At 10:59 PM 6/27/03 -0400, [EMAIL PROTECTED] wrote:
Hello List,

I have an ethical question I would like to get some feedback on.

I just got a request from a customer that I give him a refund for a specimen he purchased a month or so ago from me that he wants to return now. His request was not based on the fact that the specimen was damaged or otherwise in a different condition than described when it was sold to him.

The request he felt was justified because he thinks the specimen is now not worth as much as he paid for it bach then. He seems to think he can get the same thing for a lower price elsewhere.
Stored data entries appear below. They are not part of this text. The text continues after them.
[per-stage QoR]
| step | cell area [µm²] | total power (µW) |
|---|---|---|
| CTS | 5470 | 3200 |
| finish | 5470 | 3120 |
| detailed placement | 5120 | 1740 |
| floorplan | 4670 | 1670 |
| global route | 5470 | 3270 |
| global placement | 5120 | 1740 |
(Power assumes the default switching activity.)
## config.mk

```make
export PLATFORM = sky130hd
export DESIGN_NAME = mm_operand_feeder
export DESIGN_NICKNAME = d
export VERILOG_FILES = /design/src/rtl/mm_pkg.sv /design/src/rtl/mm_skew_line.sv /design/src/rtl/mm_operand_feeder.sv
export SDC_FILE = /design/constraint.sdc
export NUM_CORES = 1
export LEC_CHECK = 0
export CAP_MARGIN = 20
export CORE_ASPECT_RATIO = 1.25
export CORE_MARGIN = 4
export CORE_UTILIZATION = 49
export DETAILED_ROUTE_END_ITERATION = 8
export GPL_TIMING_DRIVEN = 0
export MAX_ROUTING_LAYER = met4
export PLACE_DENSITY = 0.76
export SYNTH_ARGS = -nofsm -noshare
export SYNTH_HDL_FRONTEND = slang
export SYNTH_SLANG_ARGS = --single-unit
```

## constraint.sdc

```tcl
create_clock -name clk -period 2.7 [get_ports clk]
set_clock_uncertainty 0.2 [all_clocks]
set_input_delay 0.54 -clock clk [delete_from_list [all_inputs] [get_ports clk]]
set_output_delay 0.54 -clock clk [all_outputs]
set_load 0.05 [all_outputs]
```

## src/rtl/mm_pkg.sv

```systemverilog
// rtl/mm_pkg.sv - shared types and helpers for the systolic-array operand feeder
package mm_pkg;

    localparam int DEFAULT_DATA_WIDTH = 8;

    typedef enum logic [1:0] {
        IDLE   = 2'd0,
        STREAM = 2'd1,
        FLUSH  = 2'd2
    } feeder_state_t;

    // Base bit offset of lane idx within a packed N-lane bus.
    function automatic int lane_slice(input int idx, input int width = DEFAULT_DATA_WIDTH);
        return idx * width;
    endfunction

endpackage

```

## src/rtl/mm_skew_line.sv

```systemverilog
// rtl/mm_skew_line.sv - fixed-depth delay line carrying one lane's data and valid bit
module mm_skew_line #(
    parameter int DATA_WIDTH = 8,
    parameter int DEPTH      = 1
) (
    input  logic                  clk,
    input  logic                  reset,
    input  logic [DATA_WIDTH-1:0] shift_data,
    input  logic                  shift_valid,
    output logic [DATA_WIDTH-1:0] tap_data,
    output logic                  tap_valid
);

    logic [DATA_WIDTH-1:0] data_sr [DEPTH];
    logic [DEPTH-1:0]      valid_sr;

    always_ff @(posedge clk) begin
        if (reset) begin
            for (int k = 0; k < DEPTH; k++) begin
                data_sr[k] <= '0;
            end
            valid_sr <= '0;
        end else begin
            data_sr[0]  <= shift_data;
            valid_sr[0] <= shift_valid;
            for (int k = 1; k < DEPTH; k++) begin
                data_sr[k]  <= data_sr[k-1];
                valid_sr[k] <= valid_sr[k-1];
            end
        end
    end

    assign tap_data  = data_sr[DEPTH-1];
    assign tap_valid = valid_sr[DEPTH-1];

endmodule

```

## src/rtl/mm_operand_feeder.sv

```systemverilog
// rtl/mm_operand_feeder.sv - skewed operand feeder for one array edge; MM_FEEDER_UNDERRUN_EN enables the sticky underrun flag
module mm_operand_feeder
    import mm_pkg::*;
#(
    parameter int DATA_WIDTH = DEFAULT_DATA_WIDTH,
    parameter int N          = 4,
    parameter int K_W        = 8
) (
    input  logic                    clk,
    input  logic                    reset,
    input  logic                    start_i,
    input  logic [K_W-1:0]          k_len_i,
    input  logic                    col_valid_i,
    output logic                    col_ready_o,
    input  logic [N*DATA_WIDTH-1:0] col_data_i,
    output logic [N*DATA_WIDTH-1:0] a_o,
    output logic [N-1:0]            lane_valid_o,
    output logic                    busy_o,
    output logic                    done_o,
    output logic                    err_o
);

    localparam int FW = (N > 2) ? $clog2(N - 1) : 1;
    localparam logic [FW-1:0] FLUSH_LAST = FW'(N - 2);

    feeder_state_t  state;
    logic [K_W-1:0] k_len;
    logic [K_W-1:0] k_cnt;
    logic [FW-1:0]  f_cnt;
    logic           accept;

    assign col_ready_o = (state == STREAM);
    assign busy_o      = (state != IDLE);
    assign accept      = col_ready_o & col_valid_i;

    always_ff @(posedge clk) begin
        if (reset) begin
            state  <= IDLE;
            k_len  <= '0;
            k_cnt  <= '0;
            f_cnt  <= '0;
            done_o <= 1'b0;
        end else begin
            done_o <= 1'b0;
            case (state)
                IDLE: begin
                    if (start_i) begin
                        if (k_len_i != '0) begin
                            k_len <= k_len_i;
                            k_cnt <= '0;
                            state <= STREAM;
                        end else begin
                            done_o <= 1'b1;
                        end
                    end
                end
                STREAM: begin
                    // Underrun cycles still count: the array cannot be stalled.
                    if (k_cnt == k_len - K_W'(1)) begin
                        f_cnt <= '0;
                        state <= FLUSH;
                    end else begin
                        k_cnt <= k_cnt + K_W'(1);
                    end
                end
                FLUSH: begin
                    if (f_cnt == FLUSH_LAST) begin
                        done_o <= 1'b1;
                        state  <= IDLE;
                    end else begin
                        f_cnt <= f_cnt + FW'(1);
                    end
                end
                default: state <= IDLE;
            endcase
        end
    end

`ifdef MM_FEEDER_UNDERRUN_EN
    always_ff @(posedge clk) begin
        if (reset) begin
            err_o <= 1'b0;
        end else if (state == IDLE && start_i && k_len_i != '0) begin
            err_o <= 1'b0;
        end else if (state == STREAM && !col_valid_i) begin
            err_o <= 1'b1;
        end
    end
`else
    assign err_o = 1'b0;
`endif

    // Lane i delays by i+1 cycles; zeros shift in whenever no column is taken.
    for (genvar i = 0; i < N; i++) begin : g_lane
        localparam int LO = lane_slice(i, DATA_WIDTH);
        logic [DATA_WIDTH-1:0] lane_in;

        assign lane_in = accept ? col_data_i[LO +: DATA_WIDTH] : '0;

        mm_skew_line #(
            .DATA_WIDTH(DATA_WIDTH),
            .DEPTH     (i + 1)
        ) u_skew (
            .clk        (clk),
            .reset      (reset),
            .shift_data (lane_in),
            .shift_valid(accept),
            .tap_data   (a_o[LO +: DATA_WIDTH]),
            .tap_valid  (lane_valid_o[i])
        );
    end

endmodule

```

==> reports/results.ini, run 1 <==
[worst_setup_path]
critPathKind=register to register
critical_path_arrival_ns=2.56
worstPathCellList=inv_1, ha_1, or3b_1, a211oi_2, nand3b_2, a211oi_4, a21oi_1, o221a_2
crit_family=compound AO/OA/AOI/OAI gates
cpPeakStageDelay_ns=0.39
cp-end-kind=register
cp_max_fo=7
cpMaxStageDelayCell=or3b_1
required_ns=2.74
cp_num_buf_inv=1
start_kind=register

[final_layout]
ff_latch_area_mm2=0.002103
fin_cells=534
layout_commonest_cell=dfxtp_1
area_delta_synth_final_pct=30.66
nNetsFinal=487
fill_cells=557
drive_gt1_share_pct=11.49
antenna_cells=0
layout_common_cells=dfxtp_1, clkdlybuf4s50_1, nor2b_1
multi_input_area_mm2=0.001303

[sta]
fin_tns_setup_ns=0
max_freq_ghz=0.3960
worstMarginPinSlew_ns=0.6248
hold_viol=0
setup_viol=0
max_slew_margin_pct=58.26
slew_violations=0
setup_ws_ns=0.1749
finalCriticalPeriod_ns=2.525
min_period_over_period_pct=93.52

[synth]
synth-simple-area-share_pct=23.24
synth.avg_cell_area_um2=10.57
async_reset_ff_share_pct=0
synth_top_family_by_area=simple AND/OR/NAND/NOR gates
syn_inst=346
synth_cell_type_count=43
muxShareOfSynthArea_pct=1.369
seq_area_frac_synth_pct=57.49
syn_nets=393
yosys.area_share.adder_pct=1.027
yosys_warnings=0
ys.flop_type=dfxtp_1
synth_compound_area_share_pct=7.734
synth_top_area_share_pct=57.49
yosysTopAreaCell=dfxtp_1
synth-seq-cells=105
synth_edf_count=0
syn_area_mm2=0.003656
synth_xor_area_share_pct=2.156
ys_top_cells_by_area=dfxtp_1, nor2b_1, and2_1

[die]
start_util_pct=51.46
num_rows=34
die_h_um=104.6
fp.dieW_um=85.26
coreArea_mm2=0.007104
io_pins=84
die-area_mm2=0.008916

[clock_network]
clockBufferDepth=2
path_clk_slew_ns=0.09
cts_made_buffers=9
clockRootBuffer=clkbuf_8
cts_sinks=105
hold_buffers=0
tritoncts=done
cts_max_level=3
clk_latency_ns=0.35

[power_and_ir_drop]
pwr_density_cell_mw_per_mm2=581.7
power_uw=2779
vdd_drop_max_uv=412.6
clock_power_share_pct=32.8
swShare_pct=23.05
p_int_uw=2138
power_frac_seq_pct=57.5
cellLeakagePower_uw=0.001873
p_switching_uw=640.5
share_comb_of_total_power_pct=9.7

[place]
io_buffer_count=82
place_congestion=0.8225
pre_cts_slack_ns=0.07452
dp_hpwl_um=5042
dp_cells=518

[detailed_routing]
routedWlPerCell_um=12.31
dr.pass1.iters=4
dr_total_vias=2507
antenna_left=0
drc=0
drt_first_iter_violations=105
vias_per_cell=4.695
wl_um=6574

[global_route]
grt_usage_pct=15.80
grt_antenna_before_repair=0
grt_pass1_wl_um=10900
grt.overflow.total=0
grt_max_degree=17
grt_pass1_vias=2499

[job]
cap_violations=0

[status]
status=finished, final reports clean

[worst_hold_path]
hp-class=register to register
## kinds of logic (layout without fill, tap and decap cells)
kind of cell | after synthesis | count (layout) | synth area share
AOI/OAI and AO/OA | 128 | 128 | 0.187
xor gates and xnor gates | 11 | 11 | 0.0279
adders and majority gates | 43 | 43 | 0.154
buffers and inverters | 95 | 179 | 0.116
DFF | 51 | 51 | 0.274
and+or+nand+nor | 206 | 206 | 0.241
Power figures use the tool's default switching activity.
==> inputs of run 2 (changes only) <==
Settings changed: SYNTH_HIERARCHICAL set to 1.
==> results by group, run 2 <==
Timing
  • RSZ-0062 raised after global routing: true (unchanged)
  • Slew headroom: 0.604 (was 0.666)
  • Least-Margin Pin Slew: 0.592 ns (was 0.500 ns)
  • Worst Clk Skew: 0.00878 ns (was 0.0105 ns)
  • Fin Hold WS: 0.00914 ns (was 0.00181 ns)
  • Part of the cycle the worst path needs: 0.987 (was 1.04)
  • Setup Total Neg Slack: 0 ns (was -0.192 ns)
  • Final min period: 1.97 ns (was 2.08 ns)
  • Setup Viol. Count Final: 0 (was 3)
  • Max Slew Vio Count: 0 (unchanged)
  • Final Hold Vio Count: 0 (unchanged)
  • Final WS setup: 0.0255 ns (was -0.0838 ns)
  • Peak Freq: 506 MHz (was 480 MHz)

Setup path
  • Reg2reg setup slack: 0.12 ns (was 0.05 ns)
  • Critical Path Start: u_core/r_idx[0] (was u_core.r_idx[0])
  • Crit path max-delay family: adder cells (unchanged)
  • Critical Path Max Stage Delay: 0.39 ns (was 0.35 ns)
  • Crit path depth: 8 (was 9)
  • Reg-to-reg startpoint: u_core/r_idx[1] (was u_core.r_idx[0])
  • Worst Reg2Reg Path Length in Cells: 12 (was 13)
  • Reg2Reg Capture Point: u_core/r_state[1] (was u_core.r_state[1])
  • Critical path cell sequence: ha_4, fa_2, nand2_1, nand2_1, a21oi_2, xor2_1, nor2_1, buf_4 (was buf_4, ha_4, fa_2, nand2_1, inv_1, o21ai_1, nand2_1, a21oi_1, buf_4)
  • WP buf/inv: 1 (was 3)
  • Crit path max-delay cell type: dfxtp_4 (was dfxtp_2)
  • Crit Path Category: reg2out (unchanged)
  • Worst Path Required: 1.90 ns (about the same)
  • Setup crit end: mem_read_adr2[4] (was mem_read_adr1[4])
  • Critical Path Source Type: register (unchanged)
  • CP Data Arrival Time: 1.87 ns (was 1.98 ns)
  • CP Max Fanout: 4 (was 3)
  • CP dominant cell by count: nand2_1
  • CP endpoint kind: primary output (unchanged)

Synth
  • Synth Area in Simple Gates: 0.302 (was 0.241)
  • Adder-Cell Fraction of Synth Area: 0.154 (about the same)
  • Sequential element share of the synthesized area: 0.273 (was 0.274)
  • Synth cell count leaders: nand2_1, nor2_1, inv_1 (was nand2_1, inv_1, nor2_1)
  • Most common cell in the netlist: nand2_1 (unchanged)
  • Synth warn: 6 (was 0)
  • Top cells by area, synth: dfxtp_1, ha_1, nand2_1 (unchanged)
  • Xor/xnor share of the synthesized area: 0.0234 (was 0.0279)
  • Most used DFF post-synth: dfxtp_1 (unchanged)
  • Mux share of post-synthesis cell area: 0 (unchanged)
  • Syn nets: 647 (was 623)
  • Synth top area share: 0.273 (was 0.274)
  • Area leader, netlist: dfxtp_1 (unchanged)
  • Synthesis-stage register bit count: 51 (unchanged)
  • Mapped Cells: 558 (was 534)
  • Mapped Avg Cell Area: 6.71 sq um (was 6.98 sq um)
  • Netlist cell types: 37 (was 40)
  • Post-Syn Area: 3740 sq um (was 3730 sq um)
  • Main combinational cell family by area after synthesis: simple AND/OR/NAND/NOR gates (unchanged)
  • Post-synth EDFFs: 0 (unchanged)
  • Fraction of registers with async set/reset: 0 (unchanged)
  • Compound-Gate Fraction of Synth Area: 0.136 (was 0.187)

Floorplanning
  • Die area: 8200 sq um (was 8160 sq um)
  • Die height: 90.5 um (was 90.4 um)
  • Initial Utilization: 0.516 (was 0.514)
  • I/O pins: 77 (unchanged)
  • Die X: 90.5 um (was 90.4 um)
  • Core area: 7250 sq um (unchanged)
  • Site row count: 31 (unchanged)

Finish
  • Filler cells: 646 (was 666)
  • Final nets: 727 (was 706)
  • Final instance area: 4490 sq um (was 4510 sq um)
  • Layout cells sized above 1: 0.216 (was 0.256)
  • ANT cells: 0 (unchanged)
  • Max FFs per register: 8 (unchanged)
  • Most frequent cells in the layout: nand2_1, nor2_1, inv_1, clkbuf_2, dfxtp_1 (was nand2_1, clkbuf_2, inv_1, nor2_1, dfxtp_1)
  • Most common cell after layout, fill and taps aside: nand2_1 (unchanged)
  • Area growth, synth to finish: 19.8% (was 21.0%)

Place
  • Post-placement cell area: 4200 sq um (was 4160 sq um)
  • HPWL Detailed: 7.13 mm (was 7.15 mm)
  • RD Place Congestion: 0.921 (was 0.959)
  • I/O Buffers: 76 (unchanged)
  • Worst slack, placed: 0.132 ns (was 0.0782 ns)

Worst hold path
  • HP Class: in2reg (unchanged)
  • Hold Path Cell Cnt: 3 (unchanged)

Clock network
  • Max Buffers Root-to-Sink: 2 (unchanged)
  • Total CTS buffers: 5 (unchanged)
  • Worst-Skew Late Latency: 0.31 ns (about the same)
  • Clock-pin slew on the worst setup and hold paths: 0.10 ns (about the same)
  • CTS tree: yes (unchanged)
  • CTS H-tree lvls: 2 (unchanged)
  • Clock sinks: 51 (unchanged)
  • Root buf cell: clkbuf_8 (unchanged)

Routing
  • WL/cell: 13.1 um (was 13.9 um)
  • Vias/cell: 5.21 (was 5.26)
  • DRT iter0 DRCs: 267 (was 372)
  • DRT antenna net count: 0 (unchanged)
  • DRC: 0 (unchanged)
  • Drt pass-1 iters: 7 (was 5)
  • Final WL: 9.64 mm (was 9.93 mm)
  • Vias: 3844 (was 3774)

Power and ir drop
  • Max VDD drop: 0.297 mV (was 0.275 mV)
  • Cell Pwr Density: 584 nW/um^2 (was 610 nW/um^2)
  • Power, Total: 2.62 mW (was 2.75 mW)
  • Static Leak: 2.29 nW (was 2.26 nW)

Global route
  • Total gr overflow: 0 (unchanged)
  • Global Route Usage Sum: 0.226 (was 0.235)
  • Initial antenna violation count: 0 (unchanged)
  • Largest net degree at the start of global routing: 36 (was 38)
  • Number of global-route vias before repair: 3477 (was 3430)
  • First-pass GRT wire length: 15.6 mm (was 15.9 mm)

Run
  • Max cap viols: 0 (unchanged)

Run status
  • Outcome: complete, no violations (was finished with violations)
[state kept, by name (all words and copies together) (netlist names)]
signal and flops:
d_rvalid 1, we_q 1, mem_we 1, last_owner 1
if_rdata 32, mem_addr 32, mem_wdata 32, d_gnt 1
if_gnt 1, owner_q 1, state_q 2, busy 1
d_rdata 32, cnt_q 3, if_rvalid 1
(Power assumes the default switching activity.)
<file path="src/rtl/output_argmax_reader_if.sv">
`default_nettype none
// ============================================================================
// Module   : output_argmax_reader_if
// Brief    : Score-bus / result handshake bundle for output_argmax_reader.
// Revision : 1.0  initial release
// ============================================================================
interface output_argmax_reader_if #(
  parameter int neuron_number = 10,
  parameter int dataWidth     = 16
) ();
  localparam int SW = 2 * dataWidth;
  localparam int IW = (neuron_number > 1) ? $clog2(neuron_number) : 1;

  logic                      start;
  logic [SW*neuron_number-1:0] scores_in;
  logic                      busy;
  logic                      out_valid;
  logic                      out_ready;
  logic [IW-1:0]             class_idx;
  logic [SW-1:0]             class_score;

  modport master (
    output start, scores_in, out_ready,
    input  busy, out_valid, class_idx, class_score
  );

  modport slave (
    input  start, scores_in, out_ready,
    output busy, out_valid, class_idx, class_score
  );
endinterface
`default_nettype wire

</file>
<file path="src/rtl/output_argmax_reader.sv">
`default_nettype none
// ============================================================================
// Module   : output_argmax_reader
// Brief    : Snapshots the final layer's packed scores on start, scans one slot
//            per cycle and returns the argmax index/score over valid/ready.
// Revision : 1.0  initial release
// ============================================================================
module output_argmax_reader #(
  parameter int neuron_number = 10,
  parameter int dataWidth     = 16
) (
  input logic                   clk,
  input logic                   rst,
  output_argmax_reader_if.slave bus
);
  localparam int SW = 2 * dataWidth;
  localparam int IW = (neuron_number > 1) ? $clog2(neuron_number) : 1;
  localparam logic [IW-1:0] LAST_IDX = IW'(neuron_number - 1);

  typedef enum logic [1:0] {
    IDLE = 2'd0,
    SCAN = 2'd1,
    HOLD = 2'd2
  } state_e;

  state_e                      state_q, state_d;
  logic [SW*neuron_number-1:0] shadow_q, shadow_d;
  logic signed [SW-1:0]        best_q, best_d;
  logic [IW-1:0]               best_idx_q, best_idx_d;
  logic [IW-1:0]               cnt_q, cnt_d;
  logic                        valid_q, valid_d;
  logic [IW-1:0]               idx_q, idx_d;
  logic [SW-1:0]               score_q, score_d;

  logic signed [SW-1:0]        slot_w;
  logic                        take_w;

  always_ff @(posedge clk) begin
    if (rst) begin
      state_q    <= IDLE;
      shadow_q   <= '0;
      best_q     <= '0;
      best_idx_q <= '0;
      cnt_q      <= '0;
      valid_q    <= 1'b0;
      idx_q      <= '0;
      score_q    <= '0;
    end else begin
      state_q    <= state_d;
      shadow_q   <= shadow_d;
      best_q     <= best_d;
      best_idx_q <= best_idx_d;
      cnt_q      <= cnt_d;
      valid_q    <= valid_d;
      idx_q      <= idx_d;
      score_q    <= score_d;
    end
  end

  always_comb begin
    state_d    = state_q;
    shadow_d   = shadow_q;
    best_d     = best_q;
    best_idx_d = best_idx_q;
    cnt_d      = cnt_q;
    valid_d    = valid_q;
    idx_d      = idx_q;
    score_d    = score_q;

    // Strict signed compare: on a tie the earlier (lower) index is kept.
    slot_w = shadow_q[int'(cnt_q)*SW +: SW];
    take_w = (slot_w > best_q);

    case (state_q)
      IDLE: begin
        if (bus.start) begin
          shadow_d   = bus.scores_in;
          best_d     = bus.scores_in[SW-1:0];
          best_idx_d = '0;
          cnt_d      = IW'(1);
          if (neuron_number == 1) begin
            state_d = HOLD;
            valid_d = 1'b1;
            idx_d   = '0;
            score_d = bus.scores_in[SW-1:0];
          end else begin
            state_d = SCAN;
          end
        end
      end
      SCAN: begin
        if (take_w) begin
          best_d     = slot_w;
          best_idx_d = cnt_q;
        end
        // Publish the last comparison directly so results register on entry to HOLD.
        if (cnt_q == LAST_IDX) begin
          state_d = HOLD;
          valid_d = 1'b1;
          idx_d   = take_w ? cnt_q : best_idx_q;
          score_d = take_w ? slot_w : best_q;
        end else begin
          cnt_d = cnt_q + 1'b1;
        end
      end
      HOLD: begin
        if (bus.out_ready) begin
          state_d = IDLE;
          valid_d = 1'b0;
        end
      end
      default: state_d = IDLE;
    endcase
  end

  assign bus.busy        = (state_q != IDLE);
  assign bus.out_valid   = valid_q;
  assign bus.class_idx   = idx_q;
  assign bus.class_score = score_q;

endmodule
`default_nettype wire

</file>
<file path="src/flat_wrapper.sv">
// flat-port wrapper written by rule: the top's interface ports become plain ports
module output_argmax_reader_flat 
#(
  parameter int neuron_number = 10,
  parameter int dataWidth     = 16
)
  (clk, rst, bus_start, bus_scores_in, bus_out_ready, bus_busy, bus_out_valid, bus_class_idx, bus_class_score);
  output_argmax_reader_if #(.neuron_number(neuron_number), .dataWidth(dataWidth)) bus_i ();
  input logic clk;
  input logic rst;
  input wire logic [$bits(bus_i.start)-1:0] bus_start;
  input wire logic [$bits(bus_i.scores_in)-1:0] bus_scores_in;
  input wire logic [$bits(bus_i.out_ready)-1:0] bus_out_ready;
  output wire logic [$bits(bus_i.busy)-1:0] bus_busy;
  output wire logic [$bits(bus_i.out_valid)-1:0] bus_out_valid;
  output wire logic [$bits(bus_i.class_idx)-1:0] bus_class_idx;
  output wire logic [$bits(bus_i.class_score)-1:0] bus_class_score;
  assign bus_i.start = bus_start;
  assign bus_i.scores_in = bus_scores_in;
  assign bus_i.out_ready = bus_out_ready;
  assign bus_busy = bus_i.busy;
  assign bus_out_valid = bus_i.out_valid;
  assign bus_class_idx = bus_i.class_idx;
  assign bus_class_score = bus_i.class_score;
  output_argmax_reader #(.neuron_number(neuron_number), .dataWidth(dataWidth)) u_core (.clk(clk), .rst(rst), .bus(bus_i));
endmodule
</file>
So I assume he wants the refund to go buy the other cheaper specimen to replace the one he wants to give back to me.

While I do guarantee authenticity and that the specimens are as described on all my specimens I sell, I do not have a Walmart style lowest price guarantee, that the person cannot find a similar specimen somewhere else in the present or in the future for a lower price. If someone bought something and didn't like it for whatever reason and wanted to return it promptly for a refund, that would be one thing but this is another.

I find this refund request unreasonable and bordering on unethical. A similar but opposite request would be if I would contact buyers a month after I sold them a specimen and demanded that they let me buy back a specimen I sold them a month earlier because new information tells me that I sold it to them too cheap and that if I had it back at the price I sold it, I could turn around and sell it to someone for an even higher price. That request would be absurd.

As I recall, there is just one dealer that offers a written lifetime guarantee to buy back any specimens at the customers purchase prices. However, one would expect that having a stated guarantee such as that would help such a dealer to generate more than enough extra sales to cover the losses when a meteorite genuinely drops in value and a few people decide to take that dealer up on his offer. But without offering that incentive to make all the extra sales along the way, a dealer could go bankrupt giving refunds on demand for price fluctuation reasons.

I guess my question is, how would some of the other dealers respond to such a request? Has anyone had such a request nade if them? And for collectors out there, do you feel making such a request (and expecting it to be fulfilled) is reasonable? Would a direct purchase be different from an ebay purchase?